In fact, a Tennessee sixth grader thought about this very topic so much that he decided to conduct an experiment to find out if a cat’s butt really does tough every surface in the house.
Kaeden Griffin took part in his school’s local science fair and led with the hypothesis: “If my cat sits on a surface, then their butthole will also touch said surface.”
Kaeden’s two cats — a shorthaired kitty named Taco and a long-haired cat named Maya — ensured that fur length wouldn’t be an issue in the experiment. Both cats had non-toxic lipstick applied to their bum holes and were encouraged to sit on hard and soft surfaces around the house to see if they’d leave a mark.
Kaeden’s mom, Kerry, actually has a PhD in animal behavior with a concentration in feline behavior, so it’s no surprise that both cats have been trained since they were kittens. She described the experiment in a post on Facebook:
“We had a lot of fun with this! As a disclaimer, no cat’s were harmed in the process of this science project.

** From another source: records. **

This design comes from an exercise in tuning for small area, a short achievable clock period and few clock cycles on the open sky130 flow, not from production work.
Only simulation tests tie the RTL to the original design; equivalence was not proved.
Power figures rest on the tool's default switching activity, not on a simulated workload.

[flow/design.v]
module rs485_frame_asm (
    input  wire         clk,
    input  wire         rst,
    input  wire [255:0] addr_map,
    input  wire         in_valid,
    input  wire [7:0]   in_data,
    output wire         in_ready,
    output wire         out_valid,
    output wire [7:0]   out_data,
    output wire         out_last,
    input  wire         out_ready,
    output wire         idle
);
    localparam integer R  = 288;    
    localparam integer TD = 3;      
    localparam integer NT = R >> TD;  
    localparam integer K  = 3;      
    localparam [8:0]   RM = 9'd287;
    function [15:0] crcstep;
        input [15:0] c;
        input [7:0]  b;
        integer i;
        reg [15:0] r;
        begin
            r = c ^ {8'h00, b};
            for (i = 0; i < 8; i = i + 1)
                r = r[0] ? ((r >> 1) ^ 16'hA001) : (r >> 1);
            crcstep = r;
        end
    endfunction
    function [8:0] inc9;
        input [8:0] x;
        inc9 = (x == RM) ? 9'd0 : x + 9'd1;
    endfunction
    function [8:0] dec9;
        input [8:0] x;
        dec9 = (x == 9'd0) ? RM : x - 9'd1;
    endfunction
    function [8:0] subm;
        input [8:0] a;
        input [8:0] b;
        reg [9:0] d;
        begin
            d = {1'b0, a} - {1'b0, b};
            subm = d[9] ? (d[8:0] + 9'd288) : d[8:0];
        end
    endfunction
    reg [8*R-1:0] ring;
    reg [8:0]     T;              
    reg [255:0]   addr_mask;
    reg [7:0]     ib0, ib1;       
    reg [1:0]     icnt;
    reg           in_ready_r;
    reg [8:0]     wp;             
    reg           prev_isaddr;    
    reg [15:0]    pcrc;           
    reg [8:0]     prev_slot;
    reg [K-1:0]   ev;             
    reg [K-1:0]   enk;            
    reg [8:0]     est  [0:K-1];   
    reg [15:0]    ecrc [0:K-1];
    reg [8:0]     erem [0:K-1];   
    reg [8:0]     qs [0:7];       
    reg [8:0]     qe [0:7];       
    reg [7:0]     qd;             
    reg [3:0]     qh, qm, qt;     
    reg           ef;             
    reg [8:0]     last_end;
    reg           le_v, le_p;
    reg           ov_v;           
    reg [8:0]     ov;
    reg           ins_v;          
    reg [8:0]     ins_s, ins_e;
    reg           resc;           
    reg [8:0]     rs;
    reg           rb_v;
    reg [7:0]     rb_byte;
    reg [8:0]     rb_slot;
    reg           ord_v;          
    reg [8:0]     rd_s, rd_e;
    reg           out_valid_r, out_last_r;
    reg [7:0]     out_data_r;
    reg           idle_r;
    assign in_ready  = in_ready_r;
    assign out_valid = out_valid_r;
    assign out_data  = out_data_r;
    assign out_last  = out_last_r;
    assign idle      = idle_r;
    wire [8:0] Tn = inc9(T);      
    wire [7:0] tapv [0:NT-1];
    genvar gt;
    generate
        for (gt = 0; gt < NT; gt = gt + 1) begin : g_tap
            assign tapv[gt] = ring[8*(((gt+1)<<TD)-1) +: 8];
        end
    endgenerate
    wire [8:0] ostage = subm(T, rd_s);
    wire       oal    = (ostage[TD-1:0] == {TD{1'b1}});
    wire [7:0] obyte  = tapv[ostage[8:TD]];
    wire [8:0] rstage = subm(T, rs);
    wire       ral    = (rstage[TD-1:0] == {TD{1'b1}});
    wire [7:0] rbyte  = tapv[rstage[8:TD]];
    wire [2:0] qm_i = qm[2:0];
    wire [3:0] qt_m1 = qt - 4'd1;
    wire       pend  = (qm != qt);
    wire [8:0] P0s = qs[qm_i];
    wire [8:0] P0e = qe[qm_i];
    wire [8:0] tls = qs[qt_m1[2:0]];
    wire [8:0] relP0s = subm(P0s, wp);
    wire [8:0] relLE  = subm(last_end, wp);
    wire [8:0] relTL  = subm(tls, wp);
    wire [8:0] relOV  = subm(ov, wp);
    wire [8:0] relIS  = subm(ins_s, wp);
    wire [8:0] relE [0:K-1];
    genvar ge;
    generate
        for (ge = 0; ge < K; ge = ge + 1) begin : g_rel
            assign relE[ge] = subm(est[ge], wp);
        end
    endgenerate
    wire nestedP0 = pend & le_v & (relP0s <= relLE);
    reg [K-1:0] e_dead_le;    
    reg [K-1:0] e_block;
    integer k;
    always @(*) begin
        for (k = 0; k < K; k = k + 1) begin
            e_dead_le[k] = le_p & (relE[k] <= relLE);
            e_block[k]   = ev[k] & ~e_dead_le[k] & (relE[k] < relP0s);
        end
    end
    wire can_emit = pend & ~nestedP0 & ~ef & ~(|e_block) & ~ins_v;
    wire emit     = can_emit;
    wire [8:0] relP0e = subm(P0e, wp);
    wire trigger = ov_v & ~(|ev) & ~pend & ~ins_v & ~le_p & ~resc;
    wire ring_empty = ~ord_v & (qh == qt) & ~(|ev) & ~ov_v & ~ins_v &
                      ~prev_isaddr & ~resc;
    reg  wp_live;
    always @(*) begin
        wp_live = (ord_v & (rd_s == wp)) | (~ord_v & (qh != qt) & (qs[qh[2:0]] == wp)) |
                  (ov_v & (ov == wp)) | (ins_v & (ins_s == wp));
        for (k = 0; k < K; k = k + 1)
            wp_live = wp_live | (ev[k] & (est[k] == wp));
    end
    wire can_write = ring_empty | ((wp == Tn) & ~wp_live);
    wire res_ok = ~ins_v & ~nestedP0 & ~trigger;
    wire live_consume = ~resc & (icnt != 2'd0) & res_ok & can_write;
    wire resc_consume = resc & rb_v & ~ins_v & ~nestedP0;
    wire consume = live_consume | resc_consume;
    wire [7:0] cbyte = resc ? rb_byte : ib0;
    wire [8:0] cslot = resc ? rb_slot : Tn;
    wire       c_isaddr = addr_mask[cbyte];
    reg [15:0] ecrc_n [0:K-1];
    reg [K-1:0] e_done, e_pass;
    always @(*) begin
        for (k = 0; k < K; k = k + 1) begin
            ecrc_n[k] = crcstep(ecrc[k], cbyte);
            e_done[k] = consume & ev[k] & enk[k] & (erem[k] == 9'd1) & ~e_dead_le[k];
            e_pass[k] = e_done[k] & (ecrc_n[k] == 16'h0000) &
                        ~(emit & (relE[k] <= relP0e));
        end
    end
    reg [1:0]  p1_i;
    reg        p2_v;
    reg [8:0]  p2_s, p2_rel;
    reg        p1_v;
    always @(*) begin
        p1_v = 1'b0; p1_i = 2'd0;
        for (k = 0; k < K; k = k + 1)
            if (e_pass[k] && (!p1_v || relE[k] < relE[p1_i])) begin
                p1_v = 1'b1; p1_i = k[1:0];
            end
        p2_v = 1'b0; p2_s = 9'd0; p2_rel = 9'd0;
        for (k = 0; k < K; k = k + 1)
            if (e_pass[k] && (k[1:0] != p1_i) && (!p2_v || relE[k] < p2_rel)) begin
                p2_v = 1'b1; p2_s = est[k]; p2_rel = relE[k];
            end
    end
    wire [8:0] E1s   = est[p1_i];
    wire [8:0] E1rel = relE[p1_i];
    wire [3:0] qcount = qt - qh;
    wire q_full   = (qcount == 4'd8);
    wire conflict = pend & (relTL > E1rel);
    wire ins_fast = p1_v & ~p2_v & ~conflict & ~q_full;
    wire ins_slow = p1_v & ~ins_fast;
    wire sp_pop   = ins_v & pend & (relTL > relIS);
    wire sp_trunc = ins_v & ~sp_pop & q_full;
    wire sp_ins   = ins_v & ~sp_pop & ~q_full;
    reg        tr_v;
    reg [8:0]  tr_s, tr_rel;
    always @(*) begin
        tr_v = 1'b0; tr_s = 9'd0; tr_rel = 9'd0;
        if (consume && ins_slow && p2_v) begin
            tr_v = 1'b1; tr_s = p2_s; tr_rel = p2_rel;
        end else if (sp_pop) begin
            tr_v = 1'b1; tr_s = tls; tr_rel = relTL;
        end else if (sp_trunc) begin
            tr_v = 1'b1; tr_s = ins_s; tr_rel = relIS;
        end
    end
    reg [K-1:0] e_kill;
    always @(*) begin
        for (k = 0; k < K; k = k + 1)
            e_kill[k] = e_dead_le[k] | (tr_v & (relE[k] >= tr_rel));
    end
    wire cr_want = consume & prev_isaddr & (cbyte == 8'h03);
    reg [1:0] free_i;
    reg       free_v;
    always @(*) begin
        free_v = 1'b0; free_i = 2'd0;
        for (k = K - 1; k >= 0; k = k - 1)
            if (!ev[k]) begin free_v = 1'b1; free_i = k[1:0]; end
    end
    wire cr_block = ov_v | tr_v;
    wire cr_do    = cr_want & ~cr_block & free_v;
    wire cr_ovf   = cr_want & ~cr_block & ~free_v;
    wire out_free = ~out_valid_r | out_ready;
    wire rd_take  = ord_v & oal & out_free;
    wire rd_lastb = (rd_s == rd_e);
    wire q_emitted = (qh != qm);
    wire [3:0] qh1 = qh + 4'd1;
    wire rd_next = ((qh1 != qm) | emit) & ~qd[qh1[2:0]];
    wire quiet = (icnt == 2'd0) & ~resc & ~ins_v & ~nestedP0 & ~can_emit & ~le_p &
                 ~trigger & ~q_emitted & ~ord_v & ~out_valid_r;
    always @(posedge clk) begin
        ring <= {ring[8*(R-1)-1:0], live_consume ? ib0 : ring[8*R-1 -: 8]};
    end
    wire push = in_valid & in_ready_r;
    reg [1:0] icnt_n;
    always @(*) begin
        icnt_n = icnt + {1'b0, push} - {1'b0, live_consume};
    end
    always @(posedge clk) begin
        if (rst) begin
            addr_mask <= addr_map;
            T <= 9'd0;
            icnt <= 2'd0;
            in_ready_r <= 1'b0;
            wp <= 9'd0;
            prev_isaddr <= 1'b0;
            ev <= {K{1'b0}};
            qh <= 4'd0; qm <= 4'd0; qt <= 4'd0;
            ef <= 1'b0;
            le_v <= 1'b0; le_p <= 1'b0;
            ov_v <= 1'b0;
            ins_v <= 1'b0;
            resc <= 1'b0;
            rb_v <= 1'b0;
            ord_v <= 1'b0;
            out_valid_r <= 1'b0;
            idle_r <= 1'b1;
        end else begin
            T <= Tn;
            icnt <= icnt_n;
            in_ready_r <= (icnt_n != 2'd2);
            case (icnt)
                2'd0: if (push) ib0 <= in_data;
                2'd1: begin
                    if (push && live_consume) ib0 <= in_data;
                    else if (push) ib1 <= in_data;
                end
                default: if (live_consume) ib0 <= ib1;
            endcase
            if (live_consume) wp <= inc9(Tn);
            if (consume) begin
                prev_isaddr <= c_isaddr;
                pcrc        <= crcstep(16'hFFFF, cbyte);
                prev_slot   <= cslot;
            end
            for (k = 0; k < K; k = k + 1) begin
                if (e_kill[k]) begin
                    ev[k] <= 1'b0;
                end else if (consume && ev[k]) begin
                    ecrc[k] <= ecrc_n[k];
                    if (!enk[k]) begin
                        enk[k]  <= 1'b1;
                        erem[k] <= {1'b0, cbyte} + 9'd2;
                    end else if (erem[k] == 9'd1) begin
                        ev[k] <= 1'b0;
                    end else begin
                        erem[k] <= erem[k] - 9'd1;
                    end
                end
                if (cr_do && free_i == k[1:0]) begin
                    ev[k]   <= 1'b1;
                    enk[k]  <= 1'b0;
                    est[k]  <= prev_slot;
                    ecrc[k] <= crcstep(pcrc, cbyte);
                end
            end
            if (cr_ovf) begin
                ov_v <= 1'b1;
                ov   <= prev_slot;
            end else if (tr_v) begin
                if (!ov_v || tr_rel < relOV) begin
                    ov_v <= 1'b1;
                    ov   <= tr_s;
                end
            end else if (le_p && ov_v && relOV <= relLE) begin
                if (inc9(last_end) == wp) ov_v <= 1'b0;
                else ov <= inc9(last_end);
            end else if (trigger) begin
                ov_v <= 1'b0;
            end
            ef <= live_consume ? 1'b0 : (ef | emit);
            le_p <= emit;
            if (emit) begin
                last_end <= P0e;
                le_v <= 1'b1;
            end else if (!nestedP0) begin
                le_v <= 1'b0;
            end
            if (consume && ins_fast) begin
                qs[qt[2:0]] <= E1s;
                qe[qt[2:0]] <= cslot;
                qd[qt[2:0]] <= 1'b0;
            end else if (sp_ins) begin
                qs[qt[2:0]] <= ins_s;
                qe[qt[2:0]] <= ins_e;
                qd[qt[2:0]] <= 1'b0;
            end
            if (nestedP0) qd[qm_i] <= 1'b1;
            if ((consume && ins_fast) || sp_ins) qt <= qt + 4'd1;
            else if (sp_pop) qt <= qt - 4'd1;
            if (emit || nestedP0) qm <= qm + 4'd1;
            if (consume && ins_slow) begin
                ins_v <= 1'b1;
                ins_s <= E1s;
                ins_e <= cslot;
            end else if (sp_trunc || sp_ins) begin
                ins_v <= 1'b0;
            end
            if (trigger) begin
                resc <= 1'b1;
                rs   <= ov;
                rb_v <= 1'b0;
                prev_isaddr <= 1'b0;
            end else if (resc) begin
                if (ral && (!rb_v || resc_consume) && rs != wp) begin
                    rb_v    <= 1'b1;
                    rb_byte <= rbyte;
                    rb_slot <= rs;
                    rs      <= inc9(rs);
                end else if (resc_consume || !rb_v) begin
                    rb_v <= 1'b0;
                    if (rs == wp) resc <= 1'b0;
                end
            end
            if (!ord_v) begin
                if (q_emitted) begin
                    if (qd[qh[2:0]]) begin
                        qh <= qh + 4'd1;
                    end else begin
                        ord_v <= 1'b1;
                        rd_s  <= qs[qh[2:0]];
                        rd_e  <= qe[qh[2:0]];
                    end
                end
            end else if (rd_take) begin
                rd_s <= inc9(rd_s);
                if (rd_lastb) begin
                    qh <= qh + 4'd1;
                    if (rd_next) begin
                        rd_s <= qs[qh1[2:0]];
                        rd_e <= qe[qh1[2:0]];
                    end else begin
                        ord_v <= 1'b0;
                    end
                end
            end
            if (rd_take) begin
                out_valid_r <= 1'b1;
                out_data_r  <= obyte;
                out_last_r  <= rd_lastb;
            end else if (out_ready) begin
                out_valid_r <= 1'b0;
            end
            idle_r <= quiet & ~push;
        end
    end
endmodule
[flow/run.sh]
#!/bin/bash
# synth_recipe.tcl (not shown) runs the flow's synth.tcl, then flattens the netlist and writes it again
# the make line also repeats each setting of config.mk as NAME=value (left out here)
make -C /OpenROAD-flow-scripts/flow DESIGN_CONFIG=/design/flow/config.mk WORK_HOME=/design/flow/orfs CLKGATE_MAP_FILE= SYNTH_SCRIPT=/design/flow/synth_recipe.tcl finish
[flow/config.mk]
export PLATFORM = sky130hd
export DESIGN_NAME = rs485_frame_asm
export DESIGN_NICKNAME = rs485_frame_asm
export VERILOG_FILES = /design/flow/design.v
export SDC_FILE = /design/flow/constraint.sdc
export NUM_CORES = 8
export LEC_CHECK = 0
export CAP_MARGIN = 20
export CORE_MARGIN = 2
export CORE_UTILIZATION = 30
export PLACE_DENSITY = 0.5
export SLEW_MARGIN = 20
export SYNTH_MEMORY_MAX_BITS = 4096
[flow/constraint.sdc]
create_clock -name core_clock -period 12.0 [get_ports {clk}]
set_input_delay 2.4000 -clock core_clock [delete_from_list [all_inputs] [get_ports {clk}]]
set_output_delay 2.4000 -clock core_clock [all_outputs]
set_load 0.01 [all_outputs]
==> impl_metrics.toml <==
[timing]
fin_skew_ps = 85.7
fin_crit_sh = 1.11
fmax_ghz = 0.0752
setup_viol = 90
finalCriticalPeriod_ps = 13290
rsz0062_at_grt = "yes"
slew_violations = 0
tightest_slew_ps = 1330
hold_violations = 0
timing.hold.ws_ps = 251
fin_ws_ps = -1290
relSlewSlack = 0.113

[synth]
ys.flop_type = "dfxtp_1"
synthMuxAreaShare = 0.0561
synth_fp_nets = 7703
seq_area_frac_synth = 0.693
yosys.area_share.adder = 0.0453
async_flop_share = 0
synth.avg_cell_area_um2 = 13.5
syn_area_um2 = 95700
synthDistinctLibCells = 113
synth-compound-area-share = 0.0789
synth_top_family_by_area = "compound AO/OA/AOI/OAI gates"
syn_inst = 7096
synth_simple_gate_area_frac = 0.0766
synth-edff-count = 638
ys_seq_elements = 2995
synth_xor_area_frac = 0.0319
ys_warn_count = 5

[route]
num_vias = 60500
wl_um = 299000
drc = 0
drtIter0Drc = 5232
wl_per_cell_um = 23.6
ant_nets = 0
dr.pass1.iters = 6
viasPerCell = 4.78

[min_path]
min_path_type = "flop to flop"

[power]
swShare = 0.272
clkPwrFrac = 0.382
power.share.combinational = 0.161
leakage_nw = 46.3
internal-power_mw = 18.0
irDropWorstVdd_v = 0.000124
power_mw = 24.7
p_seq_frac = 0.457
power.density_nw_per_um2 = 205
p_switching_mw = 6.70

[layout]
seq_area_um2 = 66400
syn_to_final_growth_pct = 25.9
nets = 8837
final_cell_mix = "dfxtp_1 (2350), buf_4 (733), edfxtp_1 (638)"
fillers = 30000
final_layout_size_suffix_gt1_frac = 0.208
multiInputGateArea_um2 = 28900
final_common_cell = "dfxtp_1"

[grt]
overflow = 0
grt.total_usage = 0.180
grt_pass1_wl_um = 426000
grt_pass1_vias = 59800
grt_max_degree = 129
antenna_found_initial = 21

[cts]
cts.sink_count = 2995
cts_inserted_buffers = 301
clk_path_buf_depth = 4
clk_latency_ps = 930
cts_tree = "yes"
path_clk_slew_ps = 60
cts_root_buffer = "clkbuf_16"
h-tree-depth = 5
cts_hold_buf = 0

[setup_path]
required_ps = 12580
slowest_delay_ps = 500
arrival_ps = 13870
crit_path_frequent_cell = "a21o_1"
start_kind = "flop"
cp_max_fo = 8
critPathKind = "flop to flop"
crit_path_top_delay_cell = "mux4_2"
cp-end-kind = "flop"

[floorplanning]
placementRows = 207
die_height_um = 569
start_util = 0.301
die_w_um = 569
ios = 280
core_um2 = 318000
die-area_um2 = 323000

[flow_run]
cap_violations = 0

[place]
placement.io_buffers = 279
gp_congestion = 0.931
dp_hpwl_um = 215000

[run_status]
outcome = "complete, but fails checks"
so_faults = "setup timing"
## flip-flops by register name (all words and copies together), names as in the netlist, 11 cells and up, named ones only
| name | flops |
|---|---|
| qe | 72 |
| qs | 72 |
| ring | 2304 |
| pcrc | 11 |
| est | 27 |
| erem | 27 |
| addr_mask | 256 |
| ecrc | 48 |
## power groups by stage
| stage | registers (mW) | logic [mW] | clock network, mW |
|---|---|---|---|
| final | 11.3 | 3.97 | 9.43 |
| after global routing | 11.3 | 4.26 | 10.1 |
| after CTS | 11.3 | 3.90 | 9.67 |
| after detailed placement | 11.5 | 3.77 | 0 |
| after global placement | 11.5 | 3.75 | 0 |
| after floorplan | 11.3 | 2.03 | 0 |
## per-layer routing
metal | routed length [µm] | global-route usage
met1 | 134000 | 0.245
met2 | 134000 | 0.285
met3 | 20300 | 0.0369
met4 | 10800 | 0.0605
met5 | 40 | 0
## path summary, 6_finish.rpt
| check | start | end | slack (ps) | cells after the start |
|---|---|---|---|---|
| min reg2reg | ring[221] | ring[229] | 250 | 0 |
| max | flop | ecrc[1][11] | -1290 | 70 |
| max reg2reg | flop | ecrc[1][11] | -1290 | 70 |
| min | ring[221] | ring[229] | 250 | 0 |
## cells by family (layout without fill, tap and decap cells)
| kind of cell | Yosys count | count (layout) |
|---|---|---|
| AOI/OAI and AO/OA | 1072 | 1074 |
| adders and majority gates | 340 | 340 |
| DFF | 2995 | 2995 |
| and+or+nand+nor | 1568 | 1569 |
| muxes | 351 | 351 |
| xor gates and xnor gates | 345 | 345 |
| buffers and inverters | 425 | 1792 |
| other | 0 | 16 |
## final cells by class
class                   instances  share of cell area
clock inverters               152              0.0136
well taps                    4180              0.0434
multi-input cells            3679               0.240
inverters                     198             0.00626
clock buffers                 387              0.0703
repair buffers               1055              0.0752
flip-flops and latches       2995               0.551
diodes                         16            0.000332
## synth_stat cells, types with 29 or more instances
| cell | n | area share |
|---|---|---|
| ha_1 | 328 | 0.043 |
| nand2b_1 | 38 | 0.0025 |
| mux2i_1 | 115 | 0.012 |
| xor2_1 | 113 | 0.010 |
| o21ai_0 | 176 | 0.0092 |
| a221oi_1 | 33 | 0.0030 |
| a21oi_1 | 214 | 0.011 |
| and3_1 | 44 | 0.0029 |
| nor2b_1 | 51 | 0.0033 |
| a211oi_1 | 46 | 0.0036 |
| edfxtp_1 | 638 | 0.20 |
| buf_1 | 29 | 0.0011 |
| mux2_2 | 94 | 0.011 |
| inv_1 | 192 | 0.0075 |
| nor2_1 | 304 | 0.012 |
| nor3_1 | 68 | 0.0036 |
| xnor2_1 | 229 | 0.021 |
| a31oi_1 | 50 | 0.0033 |
| nor4_1 | 29 | 0.0019 |
| a22oi_1 | 88 | 0.0069 |
| nand3_1 | 232 | 0.012 |
| and2_1 | 32 | 0.0021 |
| nand2_1 | 612 | 0.024 |
| a21o_1 | 62 | 0.0049 |
| a22o_1 | 46 | 0.0042 |
| clkbuf_1 | 157 | 0.0062 |
| dfxtp_1 | 2357 | 0.49 |
| buf_2 | 31 | 0.0016 |
| o21a_1 | 30 | 0.0024 |
| mux4_2 | 132 | 0.031 |
| nand4_1 | 63 | 0.0041 |
| a311oi_1 | 44 | 0.0040 |
| o211ai_1 | 34 | 0.0027 |
## per-stage QoR
stage / setup TNS [ps] / setup WS, ps / cells / instance area (µm²) / util
after floorplan: -67880 / -828 / 7096 / 96200 / -
after global placement: -154780 / -1810 / 12100 / 109000 / 0.344
after detailed placement: -156690 / -1810 / 12100 / 109000 / 0.344
after CTS: -101160 / -1190 / 12600 / 120000 / 0.377
after global routing: -159680 / -1860 / 12700 / 120000 / 0.379
final: -106030 / -1290 / 12700 / 120000 / 0.379
## critical path, delay by kind of cell (launching register included)
family	cells	cell delay [ps]
fa+ha+maj	6	1550
mux	4	1370
buf+inv	11	1620
compound gates	37	6290
simple gates	11	1520
flops	1	420
xor+xnor	1	180
## repair_timing
action / in CTS / in global routing
hold endpoints to repair: 0 / 0
endpoints found under the setup margin: 91 / 91
resized for setup: 79 / 61
gates cloned: 4 / 3
setup buffers: 24 / 15
pin swaps: 40 / 39
Testbench counts, summed over its fixed seeds: cycles 17,021.

[static timing again, ports no longer ideal]
The results above use ideal ports. As a check the final layout listed here was re-extracted and re-timed, cells and wires unchanged. Step 1, drivers: a clkbuf_16 drives clk and a buf_2 each remaining input, both assumed. Step 2 adds t to the input delays and takes it off the output delays; t is the mean of the earliest and latest rising clock arrival at the registers after step 1. Input paths then give back, and output paths get back, about the clock's delay inside the block. a / b / c = no drivers / after step 1 / after step 2; a / b = the first two.
t (ns): 0.972
setup WS [ns]: -1.291 / -1.291 / -1.291
worst setup path after step 2: register to register
slew at the worst register clock pin (ns): 0.07 / 0.07
cell pins on the clock port's net: 1
For this run, drivers alone change the setup slack by 0.000 ns; drivers and shift together by 0.000 ns.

Non-toxic lipstick was applied to their bum-bums, they were then given a series of commands (sit, wait, lie down, and jump up. Side note: Both cats have been trained since kittenhood with a variety of commands, they also know how to high-five, spin around, and speak.), they were compensated with lots of praise, pets, and their favorite treats, and the lipstick was removed with a baby wipe once we collected our data in just under 10 minutes.“
“His results and general findings:
- Long and medium haired cat’s buttholes made NO contact with soft or hard surfaces at all.
- Short haired cats made NO contact on hard surfaces. But we did see evidence of a slight smear on the soft bedding surface”
“Conclusion, if you have a short haired cat and they may be lying on a pile of laundry, an unmade bed, or other soft uneven surface, then their butthole MAY touch those surfaces! So there you have it! Chances are favorable that your cat’s butthole has not and will not touch all the things and surfaces in your home!”
Kaeden’s experiment has since captured the attention of cat owners and media outlets around the world, and thankfully, we can now breathe a sigh of relief knowing that our cats can really sit almost anywhere they want without leaving invisible butt prints all over our furniture. This young boy truly is a visionary!